モモンガ長編 | ナノ


「好きです」

普段の彼の言動から、慕われているとは薄々勘付いていた。だがまさか直球で言葉にされるとは思わなんだ。これは少し照れ臭いと思いながら、ありがとうと感謝で返そうとしたモモンガは口を閉ざした。

モモンガよりも頭3つ分は高い位置にあるロットの顔を見ると、彼の顎しか見えない。天井を向いて、モモンガから顔を逸らしているのだ。モモンガに怒られる際、情けなく泣きそうになっている顔を見られたくないという彼の癖である。上官に怒られている時に顔を背けるなど何事だとモモンガはさらに怒るのだが、叱りつけるとゆるゆるモモンガを見る目が、顔が、今にも『きゅうん』と弱々しく鳴きそうで、いつもモモンガは許してしまう。
彼の性根は人懐っこくて明るくて、でかい図体のくせにドジなものだから愛嬌がある。周囲から弟のように構われているロットはモモンガにとってもかわいい部下だ。それ以上でもそれ以下でもない。

   しかし、彼の言う「好き」は、モモンガの勘付いていた『慕われている』とは違うようだ。
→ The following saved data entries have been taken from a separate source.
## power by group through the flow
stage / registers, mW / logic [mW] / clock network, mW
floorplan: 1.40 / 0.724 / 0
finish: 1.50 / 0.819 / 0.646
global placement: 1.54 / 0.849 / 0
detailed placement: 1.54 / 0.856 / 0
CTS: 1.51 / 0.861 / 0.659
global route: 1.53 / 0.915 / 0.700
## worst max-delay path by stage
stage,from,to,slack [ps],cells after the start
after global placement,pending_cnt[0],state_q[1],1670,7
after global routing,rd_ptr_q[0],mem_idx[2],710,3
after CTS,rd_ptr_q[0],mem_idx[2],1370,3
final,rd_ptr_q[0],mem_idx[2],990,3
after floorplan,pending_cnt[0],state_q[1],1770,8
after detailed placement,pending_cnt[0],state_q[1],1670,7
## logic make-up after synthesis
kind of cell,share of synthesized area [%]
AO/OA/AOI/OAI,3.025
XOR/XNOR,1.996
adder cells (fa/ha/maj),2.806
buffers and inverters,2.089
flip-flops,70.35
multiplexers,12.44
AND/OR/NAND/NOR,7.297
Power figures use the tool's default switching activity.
==> src/rtl/tdc_capture_ctrl.sv <==
// TDC capture front-end: synchronizes start/stop events, samples the Gray-coded ring oscillator
// and counts reference cycles between events, then issues a fixed-width enable strobe.
module tdc_capture_ctrl #(
  parameter int unsigned size_of_counters = 8,
  parameter int unsigned enable_len       = 2
) (
  input  logic                        clk,
  input  logic                        rst_n,
  input  logic                        start_in,
  input  logic                        stop_in,
  input  logic [size_of_counters-1:0] ro_gray,
  output logic [size_of_counters-1:0] Coarse,
  output logic [size_of_counters-1:0] Fine_START,
  output logic [size_of_counters-1:0] Fine_STOP,
  output logic                        enable,
  output logic                        busy,
  output logic                        overflow
);

  localparam int unsigned N = size_of_counters;
  localparam logic [N-1:0] CntOne  = {{(N-1){1'b0}}, 1'b1};
  localparam logic [N-1:0] CntMax  = {N{1'b1}};
  localparam logic [N-1:0] CntLast = {{(N-1){1'b1}}, 1'b0};
  localparam logic [3:0]   StrbLast = 4'(enable_len - 1);

  typedef enum logic [1:0] {StIdle, StRun, StStrobe} state_e;

  state_e state_q, state_d;

  logic start_meta_q, start_sync_q, start_hist_q;
  logic stop_meta_q, stop_sync_q, stop_hist_q;
  logic start_ev, stop_ev;

  logic [N-1:0] sample;
  logic [N-1:0] cnt_q, cnt_d;
  logic [N-1:0] coarse_q, coarse_d;
  logic [N-1:0] fine_start_q, fine_start_d;
  logic [N-1:0] fine_stop_q, fine_stop_d;
  logic         overflow_q, overflow_d;
  logic [3:0]   strb_q, strb_d;
  logic         enable_q, enable_d;
  logic         busy_d;

  // History keeps running in every state so a level held through STROBE is not re-detected.
  always_ff @(posedge clk or negedge rst_n) begin
    if (!rst_n) begin
      start_meta_q <= 1'b0;
      start_sync_q <= 1'b0;
      start_hist_q <= 1'b0;
      stop_meta_q  <= 1'b0;
      stop_sync_q  <= 1'b0;
      stop_hist_q  <= 1'b0;
    end else begin
      start_meta_q <= start_in;
      start_sync_q <= start_meta_q;
      start_hist_q <= start_sync_q;
      stop_meta_q  <= stop_in;
      stop_sync_q  <= stop_meta_q;
      stop_hist_q  <= stop_sync_q;
    end
  end

  assign start_ev = start_sync_q & ~start_hist_q;
  assign stop_ev  = stop_sync_q & ~stop_hist_q;

  // Binary bit i is the XOR of all Gray bits at or above i.
  always_comb begin
    sample = '0;
    for (int i = 0; i < int'(N); i++) begin
      sample[i] = ^(ro_gray >> i);
    end
  end

  always_ff @(posedge clk or negedge rst_n) begin
    if (!rst_n) begin
      state_q <= StIdle;
    end else begin
      state_q <= state_d;
    end
  end

  always_comb begin
    state_d = state_q;
    unique case (state_q)
      StIdle: begin
        if (start_ev) begin
          state_d = stop_ev ? StStrobe : StRun;
        end
      end
      StRun: begin
        if (stop_ev || (cnt_q == CntLast)) begin
          state_d = StStrobe;
        end
      end
      StStrobe: begin
        if (strb_q == StrbLast) begin
          state_d = StIdle;
        end
      end
      default: state_d = StIdle;
    endcase
  end

  always_comb begin
    enable_d = (state_q == StStrobe);
    busy_d   = (state_q != StIdle);
  end

  always_comb begin
    cnt_d        = cnt_q;
    coarse_d     = coarse_q;
    fine_start_d = fine_start_q;
    fine_stop_d  = fine_stop_q;
    overflow_d   = overflow_q;
    strb_d       = 4'd0;
    unique case (state_q)
      StIdle: begin
        if (start_ev) begin
          fine_start_d = sample;
          cnt_d        = '0;
          overflow_d   = 1'b0;
          if (stop_ev) begin
            coarse_d    = '0;
            fine_stop_d = sample;
          end
        end
      end
      StRun: begin
        if (stop_ev) begin
          coarse_d    = cnt_q + CntOne;
          fine_stop_d = sample;
        end else begin
          cnt_d = cnt_q + CntOne;
          // Saturation: the count would become all-ones, so end the measurement here.
          if (cnt_q == CntLast) begin
            coarse_d    = CntMax;
            fine_stop_d = sample;
            overflow_d  = 1'b1;
          end
        end
      end
      StStrobe: begin
        strb_d = strb_q + 4'd1;
      end
      default: begin
        strb_d = 4'd0;
      end
    endcase
  end

  always_ff @(posedge clk or negedge rst_n) begin
    if (!rst_n) begin
      cnt_q        <= '0;
      coarse_q     <= '0;
      fine_start_q <= '0;
      fine_stop_q  <= '0;
      overflow_q   <= 1'b0;
      strb_q       <= 4'd0;
      enable_q     <= 1'b0;
    end else begin
      cnt_q        <= cnt_d;
      coarse_q     <= coarse_d;
      fine_start_q <= fine_start_d;
      fine_stop_q  <= fine_stop_d;
      overflow_q   <= overflow_d;
      strb_q       <= strb_d;
      enable_q     <= enable_d;
    end
  end

  assign Coarse     = coarse_q;
  assign Fine_START = fine_start_q;
  assign Fine_STOP  = fine_stop_q;
  assign overflow   = overflow_q;
  assign enable     = enable_q;
  assign busy       = busy_d;

endmodule
$ cat src/rtl/glb_bank_arbiter.sv
// rtl/glb_bank_arbiter.sv - round-robin arbiter sharing one GLB bank between NUM_REQ requesters
// Registered bank command, read-tag pipeline routes returning data to the issuing requester.
module glb_bank_arbiter #(
  parameter int NUM_REQ         = 3,
  parameter int BANK_ADDR_WIDTH = 17,
  parameter int BANK_DATA_WIDTH = 64,
  parameter int READ_LATENCY    = 2
) (
  input  logic                                   clk,
  input  logic                                   reset,
  input  logic [NUM_REQ-1:0]                     req_valid,
  input  logic [NUM_REQ-1:0]                     req_wr_en,
  input  logic [NUM_REQ*BANK_ADDR_WIDTH-1:0]     req_addr,
  input  logic [NUM_REQ*BANK_DATA_WIDTH-1:0]     req_wr_data,
  input  logic [NUM_REQ*(BANK_DATA_WIDTH/8)-1:0] req_wr_strb,
  output logic [NUM_REQ-1:0]                     req_ready,
  output logic                                   bank_rd_en,
  output logic                                   bank_wr_en,
  output logic [BANK_ADDR_WIDTH-1:0]             bank_addr,
  output logic [BANK_DATA_WIDTH-1:0]             bank_wr_data,
  output logic [BANK_DATA_WIDTH/8-1:0]           bank_wr_strb,
  input  logic [BANK_DATA_WIDTH-1:0]             bank_rd_data,
  output logic [NUM_REQ-1:0]                     rsp_valid,
  output logic [BANK_DATA_WIDTH-1:0]             rsp_data
);

  localparam int STRB_W = BANK_DATA_WIDTH / 8;
  localparam int IDX_W  = (NUM_REQ > 1) ? $clog2(NUM_REQ) : 1;
  localparam int DEPTH  = READ_LATENCY + 1;

  logic [IDX_W-1:0]           ptr_q, ptr_d;
  logic                       hs;
  logic [IDX_W-1:0]           gnt_idx;
  logic                       gnt_wr;

  logic                       bank_rd_en_q, bank_rd_en_d;
  logic                       bank_wr_en_q, bank_wr_en_d;
  logic [BANK_ADDR_WIDTH-1:0] bank_addr_q, bank_addr_d;
  logic [BANK_DATA_WIDTH-1:0] bank_wr_data_q, bank_wr_data_d;
  logic [STRB_W-1:0]          bank_wr_strb_q, bank_wr_strb_d;

  logic [DEPTH-1:0]           tag_vld_q, tag_vld_d;
  logic [IDX_W-1:0]           tag_idx_q [DEPTH];
  logic [IDX_W-1:0]           tag_idx_d [DEPTH];

  // Scan downward so the valid index closest to ptr is the last one written.
  always_comb begin : grant_sel
    int idx;
    hs      = 1'b0;
    gnt_idx = '0;
    idx     = 0;
    for (int k = NUM_REQ - 1; k >= 0; k--) begin
      idx = (int'(ptr_q) + k) % NUM_REQ;
      if (req_valid[idx]) begin
        hs      = 1'b1;
        gnt_idx = IDX_W'(idx);
      end
    end
    if (reset) hs = 1'b0;
  end

  assign gnt_wr    = req_wr_en[gnt_idx];
  assign req_ready = hs ? (NUM_REQ'(1) << gnt_idx) : '0;

  always_comb begin : next_state
    ptr_d          = ptr_q;
    bank_rd_en_d   = hs & ~gnt_wr;
    bank_wr_en_d   = hs & gnt_wr;
    bank_addr_d    = bank_addr_q;
    bank_wr_data_d = bank_wr_data_q;
    bank_wr_strb_d = bank_wr_strb_q;
    tag_vld_d      = '0;
    for (int s = 0; s < DEPTH; s++) tag_idx_d[s] = '0;

    if (hs) begin
      ptr_d          = (gnt_idx == IDX_W'(NUM_REQ - 1)) ? '0 : gnt_idx + 1'b1;
      bank_addr_d    = req_addr[int'(gnt_idx)*BANK_ADDR_WIDTH +: BANK_ADDR_WIDTH];
      bank_wr_data_d = req_wr_data[int'(gnt_idx)*BANK_DATA_WIDTH +: BANK_DATA_WIDTH];
      bank_wr_strb_d = req_wr_strb[int'(gnt_idx)*STRB_W +: STRB_W];
    end

    tag_vld_d[0] = bank_rd_en_d;
    tag_idx_d[0] = gnt_idx;
    for (int s = 1; s < DEPTH; s++) begin
      tag_vld_d[s] = tag_vld_q[s-1];
      tag_idx_d[s] = tag_idx_q[s-1];
    end
  end

  always_ff @(posedge clk) begin
    if (reset) begin
      ptr_q          <= '0;
      bank_rd_en_q   <= 1'b0;
      bank_wr_en_q   <= 1'b0;
      bank_addr_q    <= '0;
      bank_wr_data_q <= '0;
      bank_wr_strb_q <= '0;
      tag_vld_q      <= '0;
      for (int s = 0; s < DEPTH; s++) tag_idx_q[s] <= '0;
    end else begin
      ptr_q          <= ptr_d;
      bank_rd_en_q   <= bank_rd_en_d;
      bank_wr_en_q   <= bank_wr_en_d;
      bank_addr_q    <= bank_addr_d;
      bank_wr_data_q <= bank_wr_data_d;
      bank_wr_strb_q <= bank_wr_strb_d;
      tag_vld_q      <= tag_vld_d;
      for (int s = 0; s < DEPTH; s++) tag_idx_q[s] <= tag_idx_d[s];
    end
  end

  assign bank_rd_en   = bank_rd_en_q;
  assign bank_wr_en   = bank_wr_en_q;
  assign bank_addr    = bank_addr_q;
  assign bank_wr_data = bank_wr_data_q;
  assign bank_wr_strb = bank_wr_strb_q;

  // The last tag stage lines up with the bank's read data.
  assign rsp_valid = (tag_vld_q[DEPTH-1] && !reset) ? (NUM_REQ'(1) << tag_idx_q[DEPTH-1]) : '0;
  assign rsp_data  = bank_rd_data;

endmodule
===== config.mk =====
export PLATFORM = sky130hd
export DESIGN_NAME = imem
export DESIGN_NICKNAME = d
export VERILOG_FILES = /design/src/rtl/imem.sv
export SDC_FILE = /design/constraint.sdc
export NUM_CORES = 2
export LEC_CHECK = 0
export CORE_ASPECT_RATIO = 0.75
export CORE_UTILIZATION = 30
export CTS_CLUSTER_DIAMETER = 30
export DETAILED_ROUTE_END_ITERATION = 6
export GPL_ROUTABILITY_DRIVEN = 0
export GPL_TIMING_DRIVEN = 1
export MAX_ROUTING_LAYER = met4
export SLEW_MARGIN = 5
export SYNTH_ARGS = -nofsm -noshare
export SYNTH_HDL_FRONTEND = slang
export SYNTH_SLANG_ARGS = --single-unit

===== constraint.sdc =====
create_clock -name clk -period 3.4 [get_ports clk]
set_clock_uncertainty 0.1 [all_clocks]
set_input_delay 0.68 -clock clk [delete_from_list [all_inputs] [get_ports clk]]
set_output_delay 0.68 -clock clk [all_outputs]
set_load 0.01 [all_outputs]
===== config.mk =====
export PLATFORM = sky130hd
export DESIGN_NAME = cnn_issue_ctrl
export DESIGN_NICKNAME = d
export VERILOG_FILES = /design/src/rtl/cnn_pkg.sv /design/src/rtl/cnn_timeout_cnt.sv /design/src/rtl/cnn_issue_ctrl.sv
export SDC_FILE = /design/constraint.sdc
export NUM_CORES = 1
export LEC_CHECK = 0
export BUFFER_PORTS_ARGS = -buffer_cell sky130_fd_sc_hd__buf_4
export CORE_MARGIN = 4
export CORE_UTILIZATION = 42
export DETAILED_ROUTE_END_ITERATION = 8
export GPL_ROUTABILITY_DRIVEN = 0
export PLACE_DENSITY_LB_ADDON = 0.08
export SYNTH_ARGS = -nofsm -noshare
export SYNTH_HDL_FRONTEND = slang
export SYNTH_SLANG_ARGS = --single-unit

===== constraint.sdc =====
create_clock -name clk -period 2.65 [get_ports clk]
set_input_delay 0.6625 -clock clk [delete_from_list [all_inputs] [get_ports clk]]
set_output_delay 0.6625 -clock clk [all_outputs]
set_load 0.05 [all_outputs]

===== src/rtl/cnn_pkg.sv =====
// Shared constants and FSM state type for the CNN custom-instruction issue controller.
// Used by cnn_issue_ctrl and cnn_timeout_cnt.
package cnn_pkg;

   localparam logic [6:0]  OP_CNN             = 7'b0101011;
   localparam int unsigned TIMEOUT_CYCLES_DEF = 1024;
   localparam logic [31:0] ERR_DATA_DEF       = 32'hFFFF_FFFF;

   typedef enum logic [2:0] {
      ST_IDLE,
      ST_ISSUE,
      ST_WAIT,
      ST_WB,
      ST_DONE
   } state_t;

endpackage
<file path="src/rtl/mux4_rr_arbiter.sv">
`default_nettype none
// ============================================================================
// Module   : mux4_rr_arbiter
// Purpose  : Four-requester round-robin packet arbiter driving a shared
//            W-bit 4:1 datapath into a one-entry registered output slice.
//            A grant is held for a whole packet (until in_last or MAX_BEATS
//            beats), so beats from different sources never interleave.
// Ports    : clk, rst_n            - clock, async active-low reset
//            in_valid/in_last[3:0] - per-requester handshake and end-of-packet
//            in_data0..in_data3    - per-requester beat data
//            in_ready[3:0]         - per-requester accept (combinational)
//            out_valid/out_ready   - downstream handshake
//            out_data/out_last/out_src - registered beat, EOP flag, source id
// Revision : 1.0 - initial release
// ============================================================================
module mux4_rr_arbiter #(
    parameter int W         = 4,
    parameter int MAX_BEATS = 8
) (
    input  logic         clk,
    input  logic         rst_n,
    input  logic [3:0]   in_valid,
    input  logic [3:0]   in_last,
    input  logic [W-1:0] in_data0,
    input  logic [W-1:0] in_data1,
    input  logic [W-1:0] in_data2,
    input  logic [W-1:0] in_data3,
    output logic [3:0]   in_ready,
    output logic         out_valid,
    output logic [W-1:0] out_data,
    output logic         out_last,
    output logic [1:0]   out_src,
    input  logic         out_ready
);

    typedef enum logic [0:0] {
        IDLE = 1'b0,
        BUSY = 1'b1
    } state_t;

    // Beat-count value at which the accepted beat is forced to end the grant.
    localparam logic [7:0] LAST_BEAT_IDX = 8'(MAX_BEATS - 1);

    state_t       r_state;
    logic [1:0]   r_grant;
    logic [1:0]   r_ptr;
    logic [7:0]   r_beat_cnt;

    logic         w_slot_free;
    logic         w_accept;
    logic         w_release;
    logic [1:0]   w_pick;
    logic [W-1:0] w_grant_data;

    // The output slice can take a beat when empty or draining this cycle.
    assign w_slot_free = !out_valid || out_ready;
    assign w_accept    = (r_state == BUSY) && in_valid[r_grant] && w_slot_free;
    assign w_release   = in_last[r_grant] || (r_beat_cnt == LAST_BEAT_IDX);

    always_comb begin
        in_ready = 4'b0000;
        if ((r_state == BUSY) && w_slot_free) begin
            in_ready[r_grant] = 1'b1;
        end
    end

    always_comb begin
        unique case (r_grant)
            2'd0:    w_grant_data = in_data0;
            2'd1:    w_grant_data = in_data1;
            2'd2:    w_grant_data = in_data2;
            default: w_grant_data = in_data3;
        endcase
    end

    // Rotating priority search starting at r_ptr; the first hit wins.
    always_comb begin
        logic       found;
        logic [1:0] idx;
        found  = 1'b0;
        w_pick = r_ptr;
        for (int k = 0; k < 4; k++) begin
            idx = r_ptr + k[1:0];
            if (!found && in_valid[idx]) begin
                found  = 1'b1;
                w_pick = idx;
            end
        end
    end

    always_ff @(posedge clk or negedge rst_n) begin
        if (!rst_n) begin
            r_state    <= IDLE;
            r_grant    <= 2'd0;
            r_ptr      <= 2'd0;
            r_beat_cnt <= 8'd0;
            out_valid  <= 1'b0;
            out_data   <= '0;
            out_last   <= 1'b0;
            out_src    <= 2'd0;
        end else begin
            unique case (r_state)
                IDLE: begin
                    if (|in_valid) begin
                        r_grant    <= w_pick;
                        r_beat_cnt <= 8'd0;
                        r_state    <= BUSY;
                    end
                end
                BUSY: begin
                    if (w_accept) begin
                        r_beat_cnt <= r_beat_cnt + 8'd1;
                        if (w_release) begin
                            r_state <= IDLE;
                            r_ptr   <= r_grant + 2'd1;
                        end
                    end
                end
                default: r_state <= IDLE;
            endcase

            // Load has priority over drain so back-to-back beats keep valid high.
            if (w_accept) begin
                out_valid <= 1'b1;
                out_data  <= w_grant_data;
                out_last  <= w_release;
                out_src   <= r_grant;
            end else if (out_valid && out_ready) begin
                out_valid <= 1'b0;
            end
        end
    end

endmodule
`default_nettype wire

</file>
## src/rtl/reloj_pkg.sv

```systemverilog
// reloj_pkg: mode/field constants, BCD limits and BCD increment helper for the digital clock
package reloj_pkg;
  localparam int MODO_RELOJ = 0;
  localparam int MODO_AJUSTE = 1;
  localparam int MODO_ALARMA0 = 2;
  typedef enum logic [1:0] {CAMPO_MIN, CAMPO_HOR, CAMPO_HAB} campo_t;
  localparam logic [7:0] BCD_MAX_MIN = 8'h59;
  localparam logic [7:0] BCD_MAX_HOR = 8'h23;
  function automatic logic [7:0] bcd_inc(input logic [7:0] value, input logic [7:0] max);
    return value == max ? 8'h00 : value[3:0] == 4'd9 ? {value[7:4] + 4'd1, 4'd0} : value + 8'd1;
  endfunction
endpackage

```

## src/rtl/contador_bcd_mod.sv

```systemverilog
// contador_bcd_mod: two-digit BCD counter wrapping at MAX, with clear and carry-out
module contador_bcd_mod import reloj_pkg::*; #(
  parameter int W = 7,
  parameter logic [7:0] MAX = BCD_MAX_MIN
) (
  input  logic         clk,
  input  logic         rst,
  input  logic         inc,
  input  logic         clr,
  output logic [W-1:0] q,
  output logic         carry
);
  assign carry = inc && q == W'(MAX);
  always_ff @(posedge clk)
    q <= rst || clr ? '0 : inc ? W'(bcd_inc(8'(q), MAX)) : q;
endmodule

```

## src/rtl/reloj_digital_param.sv

```systemverilog
// reloj_digital_param: 24 h BCD clock with NUM_ALARMS alarms and edit FSM; define RELOJ_SNOOZE_EN for snooze
module reloj_digital_param import reloj_pkg::*; #(
  parameter int CLK_HZ = 50_000_000,
  parameter int NUM_ALARMS = 2,
  parameter int SNOOZE_MIN = 5
) (
  input  logic                              clock,
  input  logic                              reset,
  input  logic                              impulsoModo,
  input  logic                              impulsoAumentar,
  input  logic                              impulsoDisplay,
  output logic [$clog2(NUM_ALARMS+2)-1:0]   modo,
  output logic [1:0]                        campo,
  output logic [5:0]                        horasVista,
  output logic [6:0]                        minutosVista,
  output logic [6:0]                        segundos,
  output logic [NUM_ALARMS-1:0]             habilitada,
  output logic [NUM_ALARMS-1:0]             sonando,
  output logic                              parpadeo
);
  localparam int MW = $clog2(NUM_ALARMS+2);
  localparam int PW = $clog2(CLK_HZ);
  localparam logic [MW-1:0] M_RELOJ = MW'(MODO_RELOJ);
  localparam logic [MW-1:0] M_AJ = MW'(MODO_AJUSTE);
  localparam logic [MW-1:0] M_ULT = MW'(NUM_ALARMS + 1);
  logic [PW-1:0] pres;
  logic [5:0] hor, nhor;
  logic [6:0] mn, nmin;
  logic [6:0] amin [NUM_ALARMS];
  logic [5:0] ahor [NUM_ALARMS];
  logic [NUM_ALARMS-1:0] match, hab_t, snz_set, unused_amin_c, unused_ahor_c;
  logic en_aj, aum, dsp, sil, tick, sec_c, min_c, unused_hor_c;
  assign en_aj = modo == M_AJ;
  assign aum = impulsoAumentar && !impulsoModo;
  assign dsp = impulsoDisplay && !impulsoModo;
  assign sil = aum && modo == M_RELOJ;
  assign tick = !en_aj && pres == PW'(CLK_HZ - 1);
  // match compares against the HH:MM the time is about to roll into
  assign nmin = 7'(bcd_inc(8'(mn), BCD_MAX_MIN));
  assign nhor = mn == 7'h59 ? 6'(bcd_inc(8'(hor), BCD_MAX_HOR)) : hor;
  always_ff @(posedge clock) begin
    pres <= reset || en_aj || pres == PW'(CLK_HZ - 1) ? '0 : pres + 1'b1;
    parpadeo <= reset ? 1'b0 : parpadeo ^ (!en_aj && (pres == PW'(CLK_HZ/2 - 1) || pres == PW'(CLK_HZ - 1)));
  end
  always_ff @(posedge clock) begin
    if (reset) begin
      modo <= M_RELOJ;
      campo <= CAMPO_MIN;
    end else if (impulsoModo) begin
      modo <= modo == M_ULT ? '0 : modo + 1'b1;
      campo <= CAMPO_MIN;
    end else if (dsp && en_aj)
      campo <= campo == CAMPO_MIN ? CAMPO_HOR : CAMPO_MIN;
    else if (dsp && modo > M_AJ)
      campo <= campo == CAMPO_HAB ? CAMPO_MIN : campo + 2'd1;
  end
  contador_bcd_mod #(.W(7), .MAX(BCD_MAX_MIN)) u_seg (
    .clk(clock), .rst(reset), .inc(tick), .clr(en_aj), .q(segundos), .carry(sec_c));
  contador_bcd_mod #(.W(7), .MAX(BCD_MAX_MIN)) u_min (
    .clk(clock), .rst(reset), .inc(sec_c || (en_aj && aum && campo == CAMPO_MIN)), .clr(1'b0),
    .q(mn), .carry(min_c));
  contador_bcd_mod #(.W(6), .MAX(BCD_MAX_HOR)) u_hor (
    .clk(clock), .rst(reset), .inc((sec_c && min_c) || (en_aj && aum && campo == CAMPO_HOR)), .clr(1'b0),
    .q(hor), .carry(unused_hor_c));
  for (genvar k = 0; k < NUM_ALARMS; k++) begin : g_al
    logic ed;
    assign ed = aum && modo == MW'(MODO_ALARMA0 + k);
    contador_bcd_mod #(.W(7), .MAX(BCD_MAX_MIN)) u_amin (
      .clk(clock), .rst(reset), .inc(ed && campo == CAMPO_MIN), .clr(1'b0),
      .q(amin[k]), .carry(unused_amin_c[k]));
    contador_bcd_mod #(.W(6), .MAX(BCD_MAX_HOR)) u_ahor (
      .clk(clock), .rst(reset), .inc(ed && campo == CAMPO_HOR), .clr(1'b0),
      .q(ahor[k]), .carry(unused_ahor_c[k]));
    assign hab_t[k] = ed && campo == CAMPO_HAB;
    assign match[k] = sec_c && habilitada[k] && nmin == amin[k] && nhor == ahor[k];
  end
`ifdef RELOJ_SNOOZE_EN
  logic [NUM_ALARMS-1:0] mask;
  logic [5:0] snz;
  assign snz_set = sec_c && snz == 6'd1 ? mask & habilitada : '0;
  always_ff @(posedge clock) begin
    if (reset) begin
      mask <= '0;
      snz <= '0;
    end else if (sil && |sonando) begin
      mask <= sonando;
      snz <= 6'(SNOOZE_MIN);
    end else begin
      snz <= sec_c && snz != '0 ? snz - 6'd1 : snz;
      mask <= sec_c && snz == 6'd1 ? '0 : mask & ~(hab_t & habilitada);
    end
  end
`else
  localparam int unused_snooze = SNOOZE_MIN;
  assign snz_set = '0;
`endif
  // minute rollover reloads sonando from fresh matches, so a ring lasts one minute
  always_ff @(posedge clock) begin
    habilitada <= reset ? '0 : habilitada ^ hab_t;
    sonando <= reset ? '0 : {NUM_ALARMS{!sil}} & ~(hab_t & habilitada) & (sec_c ? match | snz_set : sonando);
  end
  always_comb begin
    horasVista = hor;
    minutosVista = mn;
    for (int i = 0; i < NUM_ALARMS; i++)
      if (modo == MW'(MODO_ALARMA0 + i)) begin
        horasVista = ahor[i];
        minutosVista = amin[i];
      end
  end
endmodule

```
**config.mk**
```make
export PLATFORM = sky130hd
export DESIGN_NAME = restoring_divider_8_bit
export DESIGN_NICKNAME = d
export VERILOG_FILES = /design/src/rtl/restoring_divider_8_bit.sv
export SDC_FILE = /design/constraint.sdc
export NUM_CORES = 1
export LEC_CHECK = 0
export CAP_MARGIN = 20
export CORE_AREA = 4 4 56 95
export CTS_BUF_LIST = sky130_fd_sc_hd__clkbuf_2 sky130_fd_sc_hd__clkbuf_4 sky130_fd_sc_hd__clkbuf_8
export CTS_CLUSTER_DIAMETER = 50
export DETAILED_ROUTE_END_ITERATION = 10
export DIE_AREA = 0 0 60 99
export MAX_ROUTING_LAYER = met4
export PLACE_DENSITY_LB_ADDON = 0.25
export SLEW_MARGIN = 20
export SYNTH_ARGS = -nofsm -noshare
export SYNTH_HDL_FRONTEND = slang
export SYNTH_SLANG_ARGS = --single-unit
```
**constraint.sdc**
```tcl
create_clock -name clk -period 3.41 [get_ports clk]
set_input_delay 0.5115 -clock clk [delete_from_list [all_inputs] [get_ports clk]]
set_output_delay 0.5115 -clock clk [all_outputs]
set_load 0.01 [all_outputs]
```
顔を背けているのが無意味なほど首まで真っ赤に染まった肌は、うっすらと汗ばんでいて緊張していることが知れる。たかが上官に慕っていることを告げるだけでこんな風になるだろうか。まさか。目を合わせ、さらっと言ってしまえば良い話だ。恥ずかしがるくらいならわざわざ言葉にする必要もない。愛の告白ではないのだ。まさか。こんな中年の男に、まさか。

「…好きです」

何も言わないモモンガに痺れを切らしたのか、ゆるゆると降りてきた顔はやはり情けなく歪んで今にも泣きそうだ。いつもと違うのは、モモンガが叱りつけたわけではないということと、血管が破裂しそうなほど真っ赤に染まっているということか。まさかのまさか。本当に、愛の告白だとでもいうつもりか。

「…だめですか…?」

ぎゅ、と縋るように掴まれた手がいやに熱い。真摯に見詰める潤んだ瞳と、今にも『きゅうん』と鳴きそうな表情。だめだと言ってしまったら彼の世界が崩壊してしまいそうな張り詰めた雰囲気に気圧されるようにして、モモンガはつい、熱い掌を握り返してしまった。とんだうっかりである。